◆ **Exercise details**
For the word "value", return each line of the data in which it occurs.

[Entries supplied Boundary: Start]

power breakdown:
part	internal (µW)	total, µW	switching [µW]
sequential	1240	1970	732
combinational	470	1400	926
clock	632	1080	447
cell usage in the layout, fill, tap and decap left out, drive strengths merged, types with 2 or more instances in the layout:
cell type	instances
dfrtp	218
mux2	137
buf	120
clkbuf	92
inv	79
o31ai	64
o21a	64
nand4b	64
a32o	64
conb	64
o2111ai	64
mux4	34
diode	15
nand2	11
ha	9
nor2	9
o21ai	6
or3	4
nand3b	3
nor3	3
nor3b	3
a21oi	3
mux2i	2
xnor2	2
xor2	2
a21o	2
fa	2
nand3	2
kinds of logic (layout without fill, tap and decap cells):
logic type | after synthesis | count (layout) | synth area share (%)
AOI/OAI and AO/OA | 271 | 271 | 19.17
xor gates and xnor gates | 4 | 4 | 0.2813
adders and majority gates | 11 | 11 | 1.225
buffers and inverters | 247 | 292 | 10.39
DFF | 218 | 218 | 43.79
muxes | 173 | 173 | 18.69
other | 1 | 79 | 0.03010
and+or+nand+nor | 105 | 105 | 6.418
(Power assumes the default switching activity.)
**config.mk**
```make
export PLATFORM = sky130hd
export DESIGN_NAME = uart_rx_frontend
export DESIGN_NICKNAME = d
export VERILOG_FILES = /design/src/rtl/uart_pkg.sv /design/src/rtl/uart_rx_fifo.sv /design/src/rtl/uart_rx_frontend.sv
export SDC_FILE = /design/constraint.sdc
export NUM_CORES = 1
export LEC_CHECK = 0
export BUFFER_PORTS_ARGS = -buffer_cell sky130_fd_sc_hd__buf_2
export CORE_MARGIN = 4
export CORE_UTILIZATION = 45
export DETAILED_ROUTE_END_ITERATION = 8
export PLACE_DENSITY = 0.63
export SETUP_SLACK_MARGIN = 0.02
export SLEW_MARGIN = 10
export SYNTH_ARGS = -nofsm -noshare
export SYNTH_HDL_FRONTEND = slang
export SYNTH_SLANG_ARGS = --single-unit
```
**constraint.sdc**
```tcl
create_clock -name clk -period 6.4 [get_ports clk]
set_input_delay 0.64 -clock clk [delete_from_list [all_inputs] [get_ports clk]]
set_output_delay 0.64 -clock clk [all_outputs]
set_load 0.05 [all_outputs]
```
**config.mk**
```make
export PLATFORM = sky130hd
export DESIGN_NAME = instr_decoder
export DESIGN_NICKNAME = d
export VERILOG_FILES = /design/src/rtl/instr_decoder.sv
export SDC_FILE = /design/constraint.sdc
export NUM_CORES = 1
export LEC_CHECK = 0
export CAP_MARGIN = 20
export CORE_MARGIN = 4
export CORE_UTILIZATION = 45
export DETAILED_ROUTE_END_ITERATION = 6
export PLACE_DENSITY = 0.8
export SKIP_CTS_REPAIR_TIMING = 1
export SLEW_MARGIN = 20
export SYNTH_ARGS = -nofsm -noshare
export SYNTH_HDL_FRONTEND = slang
export SYNTH_SLANG_ARGS = --single-unit
```
**constraint.sdc**
```tcl
create_clock -name clk -period 3.02 [get_ports clk]
set_clock_uncertainty 0.1 [all_clocks]
set_input_delay 0.604 -clock clk [delete_from_list [all_inputs] [get_ports clk]]
set_output_delay 0.604 -clock clk [all_outputs]
set_load 0.05 [all_outputs]
```
**src/rtl/instr_decoder.sv**
```systemverilog
// instr_decoder: two-byte SPI command decoder driving single-cycle register
// read/write strobes. Byte 0 is {rw, rsvd, addr}, byte 1 is write data or a
// dummy byte during which the read result is shifted out.
module instr_decoder #(
    parameter int                ADDR_W   = 6,
    parameter int                DATA_W   = 8,
    parameter logic [ADDR_W-1:0] MAX_ADDR = 6'h0D
) (
    input  logic              clk,
    input  logic              rst_n,
    input  logic              cs_n,
    input  logic              byte_sync,
    input  logic [DATA_W-1:0] data_in,
    output logic [DATA_W-1:0] data_out,
    output logic              read,
    output logic              write,
    output logic [ADDR_W-1:0] addr,
    input  logic [DATA_W-1:0] data_read,
    output logic [DATA_W-1:0] data_write,
    output logic              err_addr,
    output logic              err_rsvd
);

    typedef enum logic [1:0] {
        IDLE      = 2'd0,
        RD_STROBE = 2'd1,
        DATA      = 2'd2,
        WR_STROBE = 2'd3
    } state_t;

    state_t state_reg;
    logic   rw_reg;        // 1 = current frame is a write command
    logic   suppress_reg;  // reserved-bit command: consume byte 1, no access

    logic              cmd_valid;
    logic              cmd_rw;
    logic              cmd_rsvd;
    logic [ADDR_W-1:0] cmd_addr;

    // Field split of the incoming command byte, qualified by an active frame
    always_comb begin
        cmd_valid = byte_sync & ~cs_n;
        cmd_rw    = data_in[DATA_W-1];
        cmd_rsvd  = data_in[DATA_W-2];
        cmd_addr  = data_in[ADDR_W-1:0];
    end

    // Frame state machine with registered strobes, address, data and error flags
    always_ff @(posedge clk or negedge rst_n) begin
        if (!rst_n) begin
            state_reg    <= IDLE;
            rw_reg       <= 1'b0;
            suppress_reg <= 1'b0;
            data_out     <= '0;
            read         <= 1'b0;
            write        <= 1'b0;
            addr         <= '0;
            data_write   <= '0;
            err_addr     <= 1'b0;
            err_rsvd     <= 1'b0;
        end else begin
            // Strobes are single-cycle unless explicitly raised below
            read  <= 1'b0;
            write <= 1'b0;

            case (state_reg)
                IDLE: begin
                    if (cmd_valid) begin
                        rw_reg <= cmd_rw;
                        if (cmd_rsvd) begin
                            // Keep the old address; byte 1 is swallowed in DATA
                            err_rsvd     <= 1'b1;
                            suppress_reg <= 1'b1;
                            state_reg    <= DATA;
                        end else begin
                            addr         <= cmd_addr;
                            suppress_reg <= 1'b0;
                            if (cmd_addr > MAX_ADDR) begin
                                // Access still goes out; the flag just records it
                                err_addr <= 1'b1;
                            end else begin
                                err_addr <= 1'b0;
                                err_rsvd <= 1'b0;
                            end
                            if (cmd_rw) begin
                                state_reg <= DATA;
                            end else begin
                                read      <= 1'b1;
                                state_reg <= RD_STROBE;
                            end
                        end
                    end
                end

                RD_STROBE: begin
                    // Register file answers combinationally while read=1
                    data_out  <= data_read;
                    state_reg <= cs_n ? IDLE : DATA;
                end

                DATA: begin
                    if (cs_n) begin
                        // Abort: a pending write is dropped
                        state_reg <= IDLE;
                    end else if (byte_sync) begin
                        if (rw_reg && !suppress_reg) begin
                            data_write <= data_in;
                            write      <= 1'b1;
                            state_reg  <= WR_STROBE;
                        end else begin
                            state_reg <= IDLE;
                        end
                    end
                end

                WR_STROBE: begin
                    // Pulse already issued completes; any byte here is discarded
                    state_reg <= IDLE;
                end

                default: state_reg <= IDLE;
            endcase
        end
    end

endmodule

```
## Yosys cells after proc, flatten, opt, wreduce, memory -nomap -nowiden

Cells that the tools add are included.

| word-level totals | value |
|---|---|
| flip-flop bits (word level) | 30 |
| output and inout bits | 26 |

| cells by class | value |
|---|---|
| $lt $le $gt $ge | 1 |
| eq/ne operators | 6 |
| multiplexer cells | 20 |
| bitwise gates (word level) | 3 |
| reduce and logical (&&, ||, !) cells | 8 |

Operators with widths:

| operator | number |
|---|---|
| 2-bit 2-to-1 mux | 7 |
| 1-bit 2-to-1 mux | 12 |
| 2-bit case mux with 4 select lines | 1 |
| 6-bit by 4-bit greater-than comparator with 1-bit output (second input constant) | 1 |
| 3-bit AND reduction | 2 |
| 2-bit equality test (second input constant) | 2 |
| 2-bit inequality test (second input constant) | 2 |
| 2-bit AND reduction | 2 |
| 4-bit AND reduction | 1 |
| 3-bit inequality test (second input constant) | 1 |
| 2-bit by 1-bit equality test with 1-bit output (second input constant) | 1 |
| 2-bit logical NOT | 1 |
| 1-bit inverter | 2 |
| 1-bit bitwise AND | 1 |
| 1-bit logical AND | 1 |
| 1-bit logical NOT | 1 |

## Logic depth before layout (Yosys ltp)

Gate-level depths: netlist of the first run.

| depth | value |
|---|---|
| depth in word-level cells | 6 |
| gate-level depth with buffers | 4 |
| mapped depth without buffers | 3 |

## Least setup slack after synthesis of the first run

No wires, ideal clock.

| path | value |
|---|---|
| kind | input port to flip-flop |
| start point | input port cs_n |
| end point | register addr[0] |
| setup time | 0.125 ns |
| arrival | 1.695 ns |
| data required time | 2.795 ns |
| path slack | 1.100 ns |
| stages | 4 |
| path buffers | 1 |
| cells stage by stage | or4b_1 -> buf_2 -> nor2_8 -> mux2_2 |

| between the ends | value |
|---|---|
| word-level cells in the longest chain between the ends | 3 |

RTL lines:

| what | line | RTL |
|---|---|---|
| start: declaration | 11 | `input logic cs_n,` |
| 1-bit inverter (no line) | n/a |  |
| 1-bit bitwise AND | 42 | `cmd_valid = byte_sync & ~cs_n;` |
| 3-bit AND reduction (no line) | n/a |  |
| end signal: assignment | 76 | `addr <= cmd_addr;` |
| end: declaration | 17 | `output logic [ADDR_W-1:0] addr,` |

No other way between the ends.
A chain may end at the register's enable or synchronous reset.

## Worst setup path after layout of the first run

| path | value |
|---|---|
| start point | input port byte_sync |
| end point | register addr[1] |

| between the ends | value |
|---|---|
| word-level cells in the longest chain between the ends | 2 |

RTL lines:

| what | line | RTL |
|---|---|---|
| start: declaration | 12 | `input logic byte_sync,` |
| 1-bit bitwise AND | 42 |  |
| 3-bit AND reduction (no line) | n/a |  |

No other way between the ends.

==> metrics.txt, run 1 <==
fmax 449 MHz; GP Congestion about 0.71; Crit path max-delay family simple AND/OR/NAND/NOR gates; die area 0.00348 sq mm; fin crit share 0.737; Ports 46; Post-Syn Nets 98; via count of the first global-routing pass 897; r2r setup slk roughly 1100 ps; Via density 5.16; startpoint types primary input; Worst R2R End addr[1]; CTS tree built; Clock Path Buffers 2; initial antenna violation count 0; cell area after placement 0.00166 sq mm; core footprint 0.00248 sq mm; GRT Residual Overflow 0; Ys Warns 0; design area 0.00172 sq mm; commonest non-fill, non-tap cell in the layout clkdlybuf4s50_1; GRT Total Usage 0.171; CTS Sinks 30; CP Buf/Inv Count 1; storage element area 751 sq um; unrepaired setup endpoints after global routing false; initial drt markers 11; pwr dens 895 mW/mm^2; worst hold endpoint data_write[6]; fin nets about 150; chip width 59.0 um; CP max stage cell or4b_1; drt drc 0; worst skew pair latency 320 ps; R2R Path Start state_reg[1]; proportion of layout cells with a drive suffix above 1 0.254; synth top area cells dfrtp_1, mux2_2, nor2_8; area share of the largest cell type after synthesis 0.642; Hold Path Depth 1; commonest non-fill, non-tap cells in the layout clkdlybuf4s50_1, dfrtp_1, mux2_2; Starting Density 0.472; max_cap viols 0; area occupied by multi-input gates 394 sq um; via count slightly above 800; average cell area after synthesis 15.0 sq um; min cycle time layout approximately 2200 ps; status finished, final reports clean; Rel. slew slack 0.626; CP Class in -> reg; Req. time, crit path 3120 ps; Seq cells post-synth 30; drt first pass iters 2; Yosys cell types 18; crit-path max FO 8; Sum Neg Setup Slack 0 ps; VDD IR max 0.000646 V; Pleak 0.756 nW; row cnt 18; Final Hold Viols 0; sequential share of the synthesized area 0.642; final setup vio count 0; Clk Tree Root Cell clkbuf_4; fin. max-slew vios 0; worst hold path type reg -> reg; Die Y 59.0 um; n_diodes 0; area leader, netlist dfrtp_1; IO buf count 45; DP HPWL 1.91 mm; first-pass GRT wire length 4.31 mm; Inserted Clock Buffers 5; WL per Instance 15.8 um; Post-Route WL 2.54 mm; Setup crit end kind flip-flop; CP arrival between 2000 and 2500 ps; Worst-Margin Slew 560 ps; CP max stage delay 630 ps; P&R area growth vs syn 46.8%; Max H-tree Level 2; largest net degree at the start of global routing 31; Final ANT Viol Nets 0; Worst-path clk slew 80 ps; Fillers between 150 and 200; largest registers data_out (8), data_write (8), addr (6); cells after synthesis 78; mapped cell area 0.00117 sq mm; Hold Path Origin data_write[6]; reg2reg path depth 3; CP cell instances clkdlybuf4s50_1 > or4b_1 > nor2_8 > mux2_2
-- cells in the mapped netlist (all sizes together) --
master and number:
dfrtp 30, mux2 24, inv 4, nor2 3, o21ai 3, a21oi 2
nor3 2, a221oi 1, a311o 1, buf 1, clkbuf 1, nand2b 1
nand4 1, nor2b 1, nor4 1, o21bai 1, or4b 1
-- worst register-to-register path, cell delays in order (launching register included) --
cell	delay, ps
dfrtp_1	440
or4b_1	720
nor2_8	210
mux2_2	360
-- area by class of cell --
class / instances / area share
clock buffers: 7 / 0.0321
flip-flops and latches: 30 / 0.438
clock inverters: 1 / 0.00292
inverters: 4 / 0.00875
repair buffers: 46 / 0.267
well taps: 30 / 0.0219
multi-input cells: 42 / 0.230
-- metrics by stage --
stage / std cells / hold slack [ps] / setup slack, ps / total power, mW / utilization
final: 160 / 411 / 793 / 1.54 / 0.692
after global routing: 160 / 428 / 740 / 1.62 / 0.692
after floorplan: 78 / 208 / 1100 / 1.03 / -
after detailed placement: 152 / 394 / 461 / 1.31 / 0.668
after global placement: 152 / 379 / 520 / 1.29 / 0.668
after CTS: 160 / 416 / 773 / 1.56 / 0.692
-- cells by family after synthesis --
group / after synthesis / synth area share
buffers and inverters: 6 / 0.0203
muxes: 24 / 0.231
AOI/OAI and AO/OA: 8 / 0.0439
DFF: 30 / 0.642
and+or+nand+nor: 10 / 0.0621
-- layer usage --
metal | GRT usage | routed length [um] | vias to the layer above
met5 | 0 | 0 | -
met4 | 0.0712 | 65 | 0
met3 | 0.0943 | 315 | 7
met2 | 0.254 | 1150 | 46
met1 | 0.205 | 1010 | 392
li1 | - | - | 380
-- worst max path at each step --
| stage | start | end | slack [ps] | cells past startpoint |
|---|---|---|---|---|
| CTS | addr[4] | addr[4] | 770 | 1 |
| global placement | byte_sync | addr[5] | 520 | 4 |
| floorplan | cs_n | addr[0] | 1100 | 4 |
| detailed placement | byte_sync | addr[1] | 460 | 4 |
| finish | byte_sync | addr[1] | 790 | 4 |
| global route | addr[1] | addr[1] | 740 | 1 |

[Entries supplied Boundary: End]

◆ **Exercise result**
| word-level totals | value |
| cells by class | value |
| depth | value |
| path | value |
| between the ends | value |
| path | value |
| between the ends | value |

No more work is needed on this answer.